I read this book in the original German. While I am not completely fluent, I remember reading a funny, interesting crime drama from a cynical former detective. However, from preliminary readings of the translation, it seems that most of the humor or voice was lost. I am not sure if the translator's native language is English or German, but a lot of the wording is cliche or sounds like it is trying too hard to be "natural", in my opinion.
I'm a huge fan of Haas. It's the voice that makes these books so memorable. Imagine the saddest most cynical detective you can, throw some dark, political crimes his way, but then give him a narrator that mocks and cajoles him the whole way. It's funnier than it has any right to be.

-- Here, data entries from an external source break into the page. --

==> ./config.mk <==
export PLATFORM = sky130hd
export DESIGN_NAME = WB
export DESIGN_NICKNAME = WB
export VERILOG_FILES = /design/flow/design.v
export SDC_FILE = /design/flow/constraint.sdc
export NUM_CORES = 4
export LEC_CHECK = 1
export CORE_AREA = 10 10 114 114
export DIE_AREA = 0 0 124 124
==> ./constraint.sdc <==
current_design WB

set clk_period 6.6
set clk_io_pct 0.2

create_clock -name clk0 -period $clk_period

set non_clock_inputs [all_inputs -no_clocks]
set_input_delay [expr $clk_period * $clk_io_pct] -clock clk0 $non_clock_inputs
set_output_delay [expr $clk_period * $clk_io_pct] -clock clk0 [all_outputs]
==> ./design.v <==
`timescale 1ns/1ps
module WB(
    input rst,
    input [31:0] wb_pc_i,
    input wb_reg_wen_i,
    input [4:0] wb_reg_waddr_i,
    input [31:0] wb_reg_wdata_i,
    output load_related_done,
    input [3:0] mem_func,
    input mem_imm_flag,
    input [31:0] mem_addr,
    input [31:0] ram_rdata,
    input [31:0] cp0_wdata_i,
    output [31:0] wb_pc_o,
    output wb_reg_wen_o,
    output [4:0] wb_reg_waddr_o,
    output reg [31:0] wb_reg_wdata_o
);
    assign wb_pc_o = rst && wb_reg_wen_i ? wb_pc_i : 0;
    assign wb_reg_wen_o = rst && wb_reg_wen_i ? wb_reg_wen_i : 0;
    assign wb_reg_waddr_o = rst && wb_reg_wen_i ? wb_reg_waddr_i : 0;
    assign load_related_done = rst ? mem_func[3:2] == 2'b01 : 0;
    always_comb begin
        if(!rst) begin
            wb_reg_wdata_o <= 0;
        end
        else if(cp0_wdata_i != 0) begin
            wb_reg_wdata_o <= cp0_wdata_i;
        end
        else begin
            case ({mem_func,mem_addr[1:0]})
                6'b010100:begin
                    wb_reg_wdata_o <= mem_imm_flag ? {{24{ram_rdata[7]}},ram_rdata[7:0]} : ram_rdata[7:0];
                end
                6'b010101:begin
                    wb_reg_wdata_o <= mem_imm_flag ? {{24{ram_rdata[15]}},ram_rdata[15:8]} : ram_rdata[15:8];
                end
                6'b010110:begin
                    wb_reg_wdata_o <= mem_imm_flag ? {{24{ram_rdata[23]}},ram_rdata[23:16]} : ram_rdata[23:16];
                end
                6'b010111:begin
                    wb_reg_wdata_o <= mem_imm_flag ? {{24{ram_rdata[31]}},ram_rdata[31:24]} : ram_rdata[31:24];
                end
                6'b011000:begin
                    wb_reg_wdata_o <= mem_imm_flag ? {{16{ram_rdata[15]}},ram_rdata[15:0]} : ram_rdata[15:0];
                end
                6'b011010:begin
                    wb_reg_wdata_o <= mem_imm_flag ? {{24{ram_rdata[31]}},ram_rdata[31:16]} : ram_rdata[31:16];
                end
                6'b011100:begin
                    wb_reg_wdata_o <= ram_rdata;
                end
                default begin
                    wb_reg_wdata_o <= wb_reg_wen_i ? wb_reg_wdata_i : 0;
                end
            endcase
        end
    end
endmodule
==> ./run.sh <==
#!/bin/bash
# OpenROAD 26Q1-2900-gdf79404cd8, Yosys 0.63+post, stock flow scripts
make -C /OpenROAD-flow-scripts/flow DESIGN_CONFIG=/design/flow/config.mk WORK_HOME=/design/flow/orfs finish
==> results.env <==
NETLIST_INSTANCES=221
YOSYSWARNINGS=1
TIMING_WORST_SETUP_PATH_TYPE='in -> out'
POSTROUTEANTENNANETS=0
WORST-ENDPOINT-REQUIRED_NS=5.28
YOSYS-STAT-AREA_UM2=1450
POWER.SHARE.COMBINATIONAL_PCT=100.0
NETLIST_TOP_CELLS_AREA='sky130_fd_sc_hd__and3_1 16%, sky130_fd_sc_hd__a22oi_1 12%, sky130_fd_sc_hd__o21ai_0 11%, sky130_fd_sc_hd__a31oi_1 9.5%, sky130_fd_sc_hd__a222oi_1 5.5%'
SYNTH_TOP_AREA_SHARE_PCT=16.4
TIMING.CRITICAL_PATH.ARRIVAL_NS=4.09
STARTPOINT_CLASS='input pin'
SEQ_POWER_SHARE_PCT=0
PLACED_INSTANCE_AREA_UM2=3620
GLOBALROUTEOVERFLOWTOTAL=0
SWITCHING_SHARE_PCT=32.5
SETUP_FAILING_EPS_FINAL=0
DRCVIOLATIONCOUNT=0
POWER.LEAKAGE_nW=1.32
MAXIMUM_NUMBER_OF_PINS_ON_ONE_NET_BEFORE_GLOBAL_ROUTE_REPAIR=72
HOLD_PATH_DEPTH=3
SLEW_VIOL_FINAL=0
DRT-VIAS-PER-INSTANCE=4.96
FILLER_CELL_COUNT=1099
MAX_FREQ_MHz=185
COMB_AREA_UM2=1290
LAYOUT_OVERHEAD_ON_THE_SYNTHESIZED_AREA_PCT=150
MIN_PATH_TYPE='in -> out'
STATUS='complete, no violations'
POST-ROUTE-PERIOD-UTIL_PCT=82.0
YS_TOP_CELLS_BY_COUNT='38 x sky130_fd_sc_hd__and3_1, 33 x sky130_fd_sc_hd__o21ai_0, 23 x sky130_fd_sc_hd__a22oi_1'
POWER_DENSITY_nW_PER_UM2=53.2
FLOPS=0
WIRE_PER_INST_UM=22.0
N_ANTENNA_CELL=0
CTS_RESIZED=0
ANTENNA_VIOLATIONS_BEFORE_REPAIR=0
GRT_FIRST_PASS_WIRELENGTH_MM=17.0
SYNTH_AREA_UM2=1450
DETAILEDROUTE.FIRSTITERATIONVIOLATIONS=197
POSTLAYOUTCELLAREA_UM2=3620
SYNTH.MOST_COMMON_CELL='sky130_fd_sc_hd__and3_1'
POST-CTS-SETUP-BUFFER-COUNT=0
DIE_HEIGHT_UM=124
FIN_CRIT_NS=5.41
POWER_REPORT.INTERNAL_TOTAL_mW=0.130
HOLDBUFCOUNTCTS=0
SEQUENTIAL_CELL_AREA_UM2=0
ENDPOINT_WORST_HOLD='wb_pc_o[25]'
HOLD_PATH.STARTPOINT='wb_pc_i[25]'
SYNTH.YOSYS.SEQ_AREA_SHARE_PCT=0
DIE_X_UM=124
WORSTMARGINPINSLEW_NS=0.794
GRT_USE_TOTAL_PCT=14.1
SETUP.WORST_PATH.END_CLASS='output pin'
SYNTHDOMINANTAREACELLTYPE='sky130_fd_sc_hd__and3_1'
FIN_SETUP_TNS_NS=0
PLACEABLECOREAREA_UM2=10400
WARNINGS=62
POWER_FRAC_CLOCK_PCT=0
WORST-PATH-MAX-FANOUT=18
POST_ROUTE_CELLS_DRIVE_ABOVE_1_SHARE_PCT=3.66
YOSYS_CELLS=221
WORST_VDD_IR_mV=0.0250
DP_HPWL_MM=10.1
FLOORPLAN.INITIALDENSITY_PCT=13.9
VIAS=2706
CHIP_AREA_UM2=15400
DRT_WL_TOTAL_MM=12.0
FIRST_GLOBAL_VIAS=2806
GLOBALPLACE.CONGESTION=0.816
DRT_PASS1_ITERATIONS=6
HOLD_VIOLATIONS=0
PLACEMENTROWS=37
MAXSLEWHEADROOM_PCT=47.1
NUMBER_OF_CLOCK_BUFFER_INSTANCES_IN_THE_LAYOUT=0
PORT-BUFFER-COUNT=213
SYNTH_CELL_TYPE_COUNT=32
RSZ0062_AT_GRT='false'
MAX_CAP_VIOLATIONS=0
IO_PINS=243
POSTSYNTHAREAPERCELL_UM2=6.56
LAYOUT.CORE_UTILIZATION_PCT=34.8
SWITCHINGPOWER_mW=0.0627
## metrics by stage
| step | setup slack (ns) | std cells | hold slack (ns) | power, mW |
|---|---|---|---|---|
| 5_1_grt | 0.999 | 546 | 3.62 | 0.209 |
| 2_1_floorplan | 2.86 | 221 | 2.71 | 0.0484 |
| 3_5_place_dp | 1.15 | 546 | 3.60 | 0.194 |
| 6_report | 1.19 | 546 | 3.60 | 0.193 |
| 4_1_cts | 1.13 | 546 | 3.60 | 0.195 |
| 3_3_place_gp | 1.16 | 546 | 3.60 | 0.193 |
## cell type report
class              instances  share of cell area (%)
repair buffers           218                    59.7
multi-input cells        192                    35.6
well taps                136                    4.70
## worst max-delay path, stage by stage
cell and delay (ns):
sky130_fd_sc_hd__clkdlybuf4s50_1 0.53, sky130_fd_sc_hd__buf_4 0.27, sky130_fd_sc_hd__mux2_1 0.34, sky130_fd_sc_hd__o2111ai_1 0.16, sky130_fd_sc_hd__and2_1 0.67, sky130_fd_sc_hd__buf_4 0.28, sky130_fd_sc_hd__a21oi_1 0.08, sky130_fd_sc_hd__clkdlybuf4s50_1 0.43
## per-layer routing
metal	vias to the layer above	track usage [%]	wire length [um]
li1	1297	-	-
met4	0	0.647	55
met1	1237	18.0	4870
met2	168	24.2	5600
met5	-	0	0
met3	4	4.09	1470
## cell families (layout without fill, tap and decap cells)
group / Yosys count / in the layout / share of synthesized area (%)
simple gates: 74 / 74 / 31.2
mux: 10 / 10 / 7.08
buf+inv: 29 / 218 / 11.2
compound gates: 108 / 108 / 50.5
## power groups by stage
stage         clock network (mW)  logic, mW  registers [mW]
global route                   0      0.209               0
finish                         0      0.193               0
CTS                            0      0.195               0
## how the worst max path moves through the flow
stage,slack [ns],end,startpoint,cells past startpoint
after CTS,1.13,wb_reg_wdata_o[10],mem_addr[0],8
after global routing,1.0,wb_reg_wdata_o[9],mem_addr[0],8
final,1.19,wb_reg_wdata_o[10],mem_addr[0],8
## cells in the final DEF (no fill, tap or decap)
cell type                           n
sky130_fd_sc_hd__a21o_4             1
sky130_fd_sc_hd__a21oi_1            8
sky130_fd_sc_hd__a21oi_2            1
sky130_fd_sc_hd__a221oi_1           9
sky130_fd_sc_hd__a222oi_1           8
sky130_fd_sc_hd__a22oi_1           23
sky130_fd_sc_hd__a31oi_1           22
sky130_fd_sc_hd__a31oi_2            2
sky130_fd_sc_hd__and2_1             5
sky130_fd_sc_hd__and3_1            38
sky130_fd_sc_hd__and3b_1            1
sky130_fd_sc_hd__and4bb_2           1
sky130_fd_sc_hd__buf_2              1
sky130_fd_sc_hd__buf_4              5
sky130_fd_sc_hd__clkdlybuf4s50_1  212
sky130_fd_sc_hd__mux2_1             1
sky130_fd_sc_hd__mux2_2             1
sky130_fd_sc_hd__mux2i_1            8
sky130_fd_sc_hd__nand2_1            3
sky130_fd_sc_hd__nand3_1            1
sky130_fd_sc_hd__nand3b_1           1
sky130_fd_sc_hd__nand4_1            2
sky130_fd_sc_hd__nor2_1             9
sky130_fd_sc_hd__nor2_2             1
sky130_fd_sc_hd__nor2b_1            1
sky130_fd_sc_hd__nor3_1             1
sky130_fd_sc_hd__nor3_2             1
sky130_fd_sc_hd__nor3_4             1
sky130_fd_sc_hd__nor4_1             8
sky130_fd_sc_hd__o2111ai_1          1
sky130_fd_sc_hd__o21ai_0           33
Power is estimated from default activity; no workload was simulated.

This is a thriller, but the only memorable parts are the occasional attempts at jokes. I fell asleep trying to read it more than any other book I can recall. The author writes as if she is a "story teller", and an irascible one at that, an affectation that annoys, rather than making the story interesting. There is no suspense, nothing to grab your interest, other than regrets at spending money on the book.
I tried to read this book as the synopsis sounded like it would good. I found what I read to be confusing and not interesting. I may not have been in the right mood to appreciate this book.